İkili konuşmaya ve kendi düşüncelerine dalmışken aynı anda kafalarını çevirdiler. Çünkü tanıdık bir aura hissettiler.
''O!'' Öldürme niyetleri gökyüzüne yükseldi. İkili oldukları yerden kayboldu ve auranın geldiği yere doğru uçmaya başladılar.
**
''Geliyorlar.'' Erthyo'nun uyarması ile Qian mızrağın içine girdi.
Erthyo elindeki hapa baktı ve kararını sertleştirerek ağzına attı.
Hap ağzına girdiğinde zengin bitki tadı ağzını doldurdu. Acı değildi, garip bir şekilde tatlı ve bağımlılık yapıcıydı. Ayrıca süt gibi bir tadı da vardı.

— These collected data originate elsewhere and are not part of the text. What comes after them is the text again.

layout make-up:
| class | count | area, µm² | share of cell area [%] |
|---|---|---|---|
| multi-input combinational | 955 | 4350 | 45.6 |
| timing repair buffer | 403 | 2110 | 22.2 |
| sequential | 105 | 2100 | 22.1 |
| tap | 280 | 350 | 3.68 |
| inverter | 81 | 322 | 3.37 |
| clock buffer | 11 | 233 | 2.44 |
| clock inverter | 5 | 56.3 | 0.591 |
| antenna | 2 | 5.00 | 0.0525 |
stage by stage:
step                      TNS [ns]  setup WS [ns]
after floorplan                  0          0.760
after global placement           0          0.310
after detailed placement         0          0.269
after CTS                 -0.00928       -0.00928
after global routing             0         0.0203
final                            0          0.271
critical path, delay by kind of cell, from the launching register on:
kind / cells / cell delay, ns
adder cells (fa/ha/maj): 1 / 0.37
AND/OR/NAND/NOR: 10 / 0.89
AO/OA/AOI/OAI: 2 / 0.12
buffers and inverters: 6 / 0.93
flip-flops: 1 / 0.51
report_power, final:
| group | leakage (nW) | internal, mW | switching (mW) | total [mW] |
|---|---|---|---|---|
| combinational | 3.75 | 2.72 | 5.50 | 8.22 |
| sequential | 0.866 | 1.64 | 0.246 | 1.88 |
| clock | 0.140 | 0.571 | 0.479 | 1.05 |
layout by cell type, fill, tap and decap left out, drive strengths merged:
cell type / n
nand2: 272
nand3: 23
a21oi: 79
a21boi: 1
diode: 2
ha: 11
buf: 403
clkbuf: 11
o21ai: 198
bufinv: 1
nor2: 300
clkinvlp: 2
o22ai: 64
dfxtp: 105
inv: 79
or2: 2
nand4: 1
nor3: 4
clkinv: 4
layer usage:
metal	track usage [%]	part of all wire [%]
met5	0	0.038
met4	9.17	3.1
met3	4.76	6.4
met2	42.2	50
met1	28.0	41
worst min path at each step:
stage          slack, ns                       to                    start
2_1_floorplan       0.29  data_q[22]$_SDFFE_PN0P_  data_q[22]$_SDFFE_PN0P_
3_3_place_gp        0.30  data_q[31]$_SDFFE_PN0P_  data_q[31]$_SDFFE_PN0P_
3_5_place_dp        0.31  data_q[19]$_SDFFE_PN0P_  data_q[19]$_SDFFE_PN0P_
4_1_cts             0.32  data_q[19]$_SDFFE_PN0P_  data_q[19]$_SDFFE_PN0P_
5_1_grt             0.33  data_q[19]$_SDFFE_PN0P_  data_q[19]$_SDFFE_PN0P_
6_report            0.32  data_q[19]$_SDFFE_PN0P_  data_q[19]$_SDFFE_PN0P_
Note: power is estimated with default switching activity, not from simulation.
## src/rtl/mem_port_arbiter.sv

```systemverilog
// mem_port_arbiter
// Shares one external memory port between the instruction prefetcher and the
// data path. Only one transaction is presented at a time. Every read is noted
// in a small in-order message FIFO so that returning data can be steered to
// the requester that issued it. A prefetch flush turns every queued fetch into
// a discard marker, so fetches issued before a branch never reach the core.

module mem_port_arbiter #(
    parameter int ADDR_BITS  = 16,
    parameter int DEPTH      = 4,
    parameter int MAX_STREAK = 3
) (
    input  logic                         clk,
    input  logic                         reset,
    input  logic                         pf_req,
    input  logic [ADDR_BITS-1:0]         pf_addr,
    input  logic                         pf_flush,
    output logic                         pf_ack,
    input  logic                         d_req,
    input  logic                         d_we,
    input  logic                         d_wide,
    input  logic [ADDR_BITS-1:0]         d_addr,
    input  logic [15:0]                  d_wdata,
    output logic                         d_ack,
    output logic                         mem_valid,
    input  logic                         mem_ready,
    output logic [ADDR_BITS-1:0]         mem_addr,
    output logic                         mem_we,
    output logic                         mem_wide,
    output logic [15:0]                  mem_wdata,
    input  logic                         rsp_valid,
    input  logic [15:0]                  rsp_data,
    output logic                         pf_rvalid,
    output logic [15:0]                  pf_rdata,
    output logic                         d_rvalid,
    output logic [15:0]                  d_rdata,
    output logic [$clog2(DEPTH+1)-1:0]   outstanding,
    output logic                         rsp_err
);

    localparam int CW = $clog2(DEPTH + 1);
    localparam int PW = (DEPTH > 1) ? $clog2(DEPTH) : 1;
    localparam int SW = (MAX_STREAK > 0) ? $clog2(MAX_STREAK + 1) : 1;

    localparam logic [CW-1:0] DEPTH_C  = CW'(DEPTH);
    localparam logic [SW-1:0] STREAK_C = SW'(MAX_STREAK);
    localparam logic [PW-1:0] LAST_C   = PW'(DEPTH - 1);

    // Message types held in the FIFO, one per outstanding read
    typedef enum logic [1:0] {
        MSG_PF         = 2'd0,
        MSG_PF_DISCARD = 2'd1,
        MSG_RD         = 2'd2
    } msg_t;

    // FIFO storage and bookkeeping
    msg_t              type_r [DEPTH];
    logic              wide_r [DEPTH];
    logic [PW-1:0]     rd_ptr_r;
    logic [PW-1:0]     wr_ptr_r;
    logic [CW-1:0]     count_r;
    logic [SW-1:0]     streak_r;

    // Arbitration and routing decisions for the current cycle
    logic              port_free_s;
    logic              fifo_full_s;
    logic              fifo_empty_s;
    logic              pf_elig_s;
    logic              d_elig_s;
    logic              pf_grant_s;
    logic              d_grant_s;
    logic              push_s;
    logic              pop_s;
    msg_t              push_type_s;
    logic              push_wide_s;
    msg_t              head_type_s;
    logic              head_wide_s;
    msg_t              head_eff_s;
    logic              route_pf_s;
    logic              route_d_s;

    // Circular pointer advance that also works for non power-of-two depths
    function automatic logic [PW-1:0] ptr_next(input logic [PW-1:0] p);
        if (p == LAST_C) begin
            return PW'(0);
        end else begin
            return p + PW'(1);
        end
    endfunction

    assign port_free_s  = !mem_valid || mem_ready;
    assign fifo_full_s  = (count_r >= DEPTH_C);
    assign fifo_empty_s = (count_r == CW'(0));
    assign pf_elig_s    = pf_req && !pf_flush && !fifo_full_s;
    assign d_elig_s     = d_req && (d_we || !fifo_full_s);

    // Pick at most one winner; data normally wins unless the prefetcher has
    // been starved for the maximum streak
    always_comb begin
        pf_grant_s = 1'b0;
        d_grant_s  = 1'b0;
        if (reset) begin
            pf_grant_s = 1'b0;
            d_grant_s  = 1'b0;
        end else if (port_free_s) begin
            if (pf_elig_s && (!d_elig_s || (streak_r == STREAK_C))) begin
                pf_grant_s = 1'b1;
            end else if (d_elig_s) begin
                d_grant_s = 1'b1;
            end else begin
                pf_grant_s = 1'b0;
                d_grant_s  = 1'b0;
            end
        end else begin
            pf_grant_s = 1'b0;
            d_grant_s  = 1'b0;
        end
    end

    assign pf_ack      = pf_grant_s;
    assign d_ack       = d_grant_s;
    assign push_s      = pf_grant_s || (d_grant_s && !d_we);
    assign push_type_s = pf_grant_s ? MSG_PF : MSG_RD;
    assign push_wide_s = pf_grant_s ? 1'b1 : d_wide;
    assign pop_s       = rsp_valid && !fifo_empty_s;
    assign head_type_s = type_r[rd_ptr_r];
    assign head_wide_s = wide_r[rd_ptr_r];
    assign outstanding = count_r;

    // A fetch popped in the same cycle as a flush is dropped like the rest
    always_comb begin
        head_eff_s = head_type_s;
        if (pf_flush && (head_type_s == MSG_PF)) begin
            head_eff_s = MSG_PF_DISCARD;
        end else begin
            head_eff_s = head_type_s;
        end
    end

    // Decide which requester (if any) receives the response being popped
    always_comb begin
        route_pf_s = 1'b0;
        route_d_s  = 1'b0;
        case (head_eff_s)
            MSG_PF: begin
                route_pf_s = pop_s;
            end
            MSG_RD: begin
                route_d_s = pop_s;
            end
            default: begin
                route_pf_s = 1'b0;
                route_d_s  = 1'b0;
            end
        endcase
    end

    // Message FIFO contents: flush retags fetches, then a new read is written.
    // Stale slots may be retagged too; they are overwritten before reuse.
    always_ff @(posedge clk or posedge reset) begin
        if (reset) begin
            for (int i = 0; i < DEPTH; i++) begin
                type_r[i] <= MSG_PF_DISCARD;
                wide_r[i] <= 1'b0;
            end
        end else begin
            for (int i = 0; i < DEPTH; i++) begin
                if (pf_flush && (type_r[i] == MSG_PF)) begin
                    type_r[i] <= MSG_PF_DISCARD;
                end
            end
            if (push_s) begin
                type_r[wr_ptr_r] <= push_type_s;
                wide_r[wr_ptr_r] <= push_wide_s;
            end
        end
    end

    // FIFO pointers and occupancy; simultaneous push and pop keep the count
    always_ff @(posedge clk or posedge reset) begin
        if (reset) begin
            rd_ptr_r <= PW'(0);
            wr_ptr_r <= PW'(0);
            count_r  <= CW'(0);
        end else begin
            if (push_s) begin
                wr_ptr_r <= ptr_next(wr_ptr_r);
            end
            if (pop_s) begin
                rd_ptr_r <= ptr_next(rd_ptr_r);
            end
            case ({push_s, pop_s})
                2'b10:   count_r <= count_r + CW'(1);
                2'b01:   count_r <= count_r - CW'(1);
                default: count_r <= count_r;
            endcase
        end
    end

    // Count consecutive data grants taken while the prefetcher is waiting
    always_ff @(posedge clk or posedge reset) begin
        if (reset) begin
            streak_r <= SW'(0);
        end else if (!pf_req || pf_grant_s) begin
            streak_r <= SW'(0);
        end else if (d_grant_s && (streak_r != STREAK_C)) begin
            streak_r <= streak_r + SW'(1);
        end else begin
            streak_r <= streak_r;
        end
    end

    // Memory port register: load the winner, hold while stalled, idle when done
    always_ff @(posedge clk or posedge reset) begin
        if (reset) begin
            mem_valid <= 1'b0;
            mem_addr  <= {ADDR_BITS{1'b0}};
            mem_we    <= 1'b0;
            mem_wide  <= 1'b0;
            mem_wdata <= 16'h0000;
        end else if (pf_grant_s) begin
            mem_valid <= 1'b1;
            mem_addr  <= pf_addr;
            mem_we    <= 1'b0;
            mem_wide  <= 1'b1;
            mem_wdata <= 16'h0000;
        end else if (d_grant_s) begin
            mem_valid <= 1'b1;
            mem_addr  <= d_addr;
            mem_we    <= d_we;
            mem_wide  <= d_wide;
            mem_wdata <= d_wdata;
        end else if (port_free_s) begin
            mem_valid <= 1'b0;
        end else begin
            mem_valid <= mem_valid;
        end
    end

    // Registered response routing and the empty-FIFO response error pulse
    always_ff @(posedge clk or posedge reset) begin
        if (reset) begin
            pf_rvalid <= 1'b0;
            pf_rdata  <= 16'h0000;
            d_rvalid  <= 1'b0;
            d_rdata   <= 16'h0000;
            rsp_err   <= 1'b0;
        end else begin
            pf_rvalid <= route_pf_s;
            d_rvalid  <= route_d_s;
            rsp_err   <= rsp_valid && fifo_empty_s;
            if (route_pf_s) begin
                pf_rdata <= rsp_data;
            end
            if (route_d_s) begin
                d_rdata <= head_wide_s ? rsp_data : {8'h00, rsp_data[7:0]};
            end
        end
    end

endmodule

```
`src/rtl/acs_trellis_ctrl_pkg.sv`:
```
// Shared constants for the ACS trellis sequencer: state encoding, index limits
// and a constant-width helper.
package acs_trellis_ctrl_pkg;

  localparam logic [1:0] ST_IDLE = 2'd0;
  localparam logic [1:0] ST_INIT = 2'd1;
  localparam logic [1:0] ST_RUN  = 2'd2;

  localparam int H_PERIOD_MIN   = 2;
  localparam int H_PERIOD_MAX   = 4;
  localparam int SUB_CYCLES_MAX = 4;

  function automatic int clog2(input int value);
    int width;
    width = 0;
    while ((32'sd1 << width) < value) width++;
    return width;
  endfunction

endpackage

```
`src/rtl/acs_norm_arbiter.sv`:
```
// Bank-wide normalize broadcast: OR of all unit requests, held for one symbol,
// never asserted on two consecutive symbols.
module acs_norm_arbiter #(
  parameter int NUM_ACS = 16
) (
  input  logic               clk,
  input  logic               reset_n,
  input  logic               clear,
  input  logic               strobe,
  input  logic [NUM_ACS-1:0] req,
  output logic               normalize
);

  // Requests seen while a broadcast is active are dropped; units re-request.
  always_ff @(posedge clk or negedge reset_n) begin
    if (!reset_n) begin
      normalize <= 1'b0;
    end else if (clear) begin
      normalize <= 1'b0;
    end else if (strobe) begin
      normalize <= (|req) & ~normalize;
    end
  end

endmodule

```
`src/rtl/acs_trellis_ctrl.sv`:
```
// Symbol sequencer for a multi-h ACS bank: slot select, modulation-index phase,
// start-up metric clear, normalize broadcast, traceback readiness and overrun flag.
module acs_trellis_ctrl
  import acs_trellis_ctrl_pkg::*;
#(
  parameter int NUM_ACS    = 16,
  parameter int H_PERIOD   = 2,
  parameter int SUB_CYCLES = 4,
  parameter int INIT_SYMS  = 2,
  parameter int TB_DEPTH   = 32,
  parameter int CNT_BITS   = 16
) (
  input  logic                clk,
  input  logic                resetN,
  input  logic                enable,
  input  logic                symEn,
  input  logic [NUM_ACS-1:0]  normalizeReq,
  input  logic                errClear,
  output logic [1:0]          muxSel,
  output logic [1:0]          hIndex,
  output logic                symEnEven,
  output logic                normalizeAll,
  output logic                clearMetrics,
  output logic                decisionValid,
  output logic                overrunErr,
  output logic [CNT_BITS-1:0] symCount,
  output logic [1:0]          state
);

  localparam int H_LEN = (H_PERIOD < H_PERIOD_MIN) ? H_PERIOD_MIN :
                         ((H_PERIOD > H_PERIOD_MAX) ? H_PERIOD_MAX : H_PERIOD);
  localparam int SUB_LEN = (SUB_CYCLES > SUB_CYCLES_MAX) ? SUB_CYCLES_MAX :
                           ((SUB_CYCLES < 1) ? 1 : SUB_CYCLES);
  localparam logic [1:0] MUX_LAST = 2'(SUB_LEN - 1);
  localparam logic [1:0] H_LAST   = 2'(H_LEN - 1);
  localparam int INIT_W = (clog2(INIT_SYMS + 1) < 1) ? 1 : clog2(INIT_SYMS + 1);
  localparam logic [INIT_W-1:0] INIT_LAST = INIT_W'(INIT_SYMS - 1);
  localparam logic DIRECT_RUN = (INIT_SYMS <= 1);
  localparam logic [CNT_BITS-1:0] TB_TARGET = CNT_BITS'(TB_DEPTH);

  logic [INIT_W-1:0]   init_cnt;
  logic                init_done;
  logic                sym_hit;
  logic                run_strobe;
  logic                norm_strobe;
  logic                norm_clear;
  logic                overrun_hit;
  logic [CNT_BITS-1:0] count_next;
  logic [1:0]          h_next;

  // Strobe qualification; the strobe that leaves INIT already counts as a RUN symbol.
  always_comb begin
    init_done   = (init_cnt == INIT_LAST);
    sym_hit     = enable & symEn;
    run_strobe  = sym_hit & ((state == ST_RUN) |
                             ((state == ST_INIT) & init_done) |
                             ((state == ST_IDLE) & DIRECT_RUN));
    norm_strobe = sym_hit & (state == ST_RUN);
    norm_clear  = ~(enable & (state == ST_RUN));
    overrun_hit = sym_hit & (state != ST_IDLE) & (muxSel != MUX_LAST);
    count_next  = symCount + CNT_BITS'(1'b1);
    if (hIndex == H_LAST) begin
      h_next = 2'd0;
    end else begin
      h_next = hIndex + 2'd1;
    end
  end

  // Sequencing FSM and start-up metric clear.
  always_ff @(posedge clk or negedge resetN) begin
    if (!resetN) begin
      state        <= ST_IDLE;
      init_cnt     <= {INIT_W{1'b0}};
      clearMetrics <= 1'b0;
    end else if (!enable) begin
      state        <= ST_IDLE;
      init_cnt     <= {INIT_W{1'b0}};
      clearMetrics <= 1'b0;
    end else begin
      case (state)
        ST_IDLE: if (symEn) begin
          state        <= DIRECT_RUN ? ST_RUN : ST_INIT;
          clearMetrics <= ~DIRECT_RUN;
          init_cnt     <= INIT_W'(1'b1);
        end
        ST_INIT: if (symEn) begin
          if (init_done) begin
            state        <= ST_RUN;
            clearMetrics <= 1'b0;
          end else begin
            init_cnt <= init_cnt + INIT_W'(1'b1);
          end
        end
        ST_RUN: state <= ST_RUN;
        default: begin
          state        <= ST_IDLE;
          init_cnt     <= {INIT_W{1'b0}};
          clearMetrics <= 1'b0;
        end
      endcase
    end
  end

  // Rotator slot select: restarts on each strobe, saturates at the last slot.
  always_ff @(posedge clk or negedge resetN) begin
    if (!resetN) begin
      muxSel <= MUX_LAST;
    end else if (!enable || (state == ST_IDLE)) begin
      muxSel <= MUX_LAST;
    end else if (symEn) begin
      muxSel <= 2'd0;
    end else if (muxSel != MUX_LAST) begin
      muxSel <= muxSel + 2'd1;
    end
  end

  // Multi-h index phase, only advanced by strobes taken while already in RUN.
  always_ff @(posedge clk or negedge resetN) begin
    if (!resetN) begin
      hIndex    <= 2'd0;
      symEnEven <= 1'b1;
    end else if (!enable || (state != ST_RUN)) begin
      hIndex    <= 2'd0;
      symEnEven <= 1'b1;
    end else if (symEn) begin
      hIndex    <= h_next;
      symEnEven <= (h_next == 2'd0);
    end
  end

  // Symbol count and traceback readiness; a count wrap leaves readiness set.
  always_ff @(posedge clk or negedge resetN) begin
    if (!resetN) begin
      symCount      <= {CNT_BITS{1'b0}};
      decisionValid <= 1'b0;
    end else if (run_strobe) begin
      symCount <= count_next;
      if (count_next == TB_TARGET) begin
        decisionValid <= 1'b1;
      end
    end else if (!enable || (state != ST_RUN)) begin
      symCount      <= {CNT_BITS{1'b0}};
      decisionValid <= 1'b0;
    end
  end

  // Sticky overrun flag; a new violation outranks a clear request.
  always_ff @(posedge clk or negedge resetN) begin
    if (!resetN) begin
      overrunErr <= 1'b0;
    end else if (overrun_hit) begin
      overrunErr <= 1'b1;
    end else if (errClear) begin
      overrunErr <= 1'b0;
    end
  end

  acs_norm_arbiter #(
    .NUM_ACS(NUM_ACS)
  ) u_norm_arbiter (
    .clk      (clk),
    .reset_n  (resetN),
    .clear    (norm_clear),
    .strobe   (norm_strobe),
    .req      (normalizeReq),
    .normalize(normalizeAll)
  );

endmodule

```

Hap boğazından aşağı inerken herhangi bir tepki oluşmadı. Midesine düştü ve mide sıvısıyla yavaşça erimeye başladı.
Ssssss
Ertesi saniye tüm hap sıvı ve gaz olarak ikiye ayrıldı. Sıvı kısmı midesine emildi ve etrafından çıkarak iç organlarına dağıldı. Tüm vücuda yayılarak etine, kanına, kemiklerine, meridyenlerine ve damarlarına karıştı.
Gaz, altı organ (kalp, akciğerler, böbrekler, mide), diğer organlar(karaciğer, bağırsak, pankreas vb.) kemik aralarına ve iliklerine karıştı.
Midesinde ise hâlâ bir gaz kütlesi vardı.
Çıtır, çıtır...
Kemiklerin çatırdama sesleri geldi. Erthyo'nun dönüşümü başladı. Kemikleri yavaşça tuza dönüşmeye başladı. Damarları sırasıyla patladı, meridyenleri koptu, eti çekiçle vurulmuş gibi içe çökmeye başladı.
Ancak ertesi dakikalarda tüm bunlar eski hale geldi. Fakat eti, damarları, kemikleri ve meridyenleri sertleşmiş ve eskisinden daha güçlü hale gelmişti.
Sıvı bedenine yayıldı ve organlarının her birine girdi. Gazın aksine sadece organlarının dış hatlarını sertleştirdi.
Gaz organlarına girdiği anda organları patlamış bir balon gibi söndü. Bu anlık tepki Erthyo'nun kan kusmasına neden oldu. Gözleri karardı ancak bayılmamak için dişlerini sıktı.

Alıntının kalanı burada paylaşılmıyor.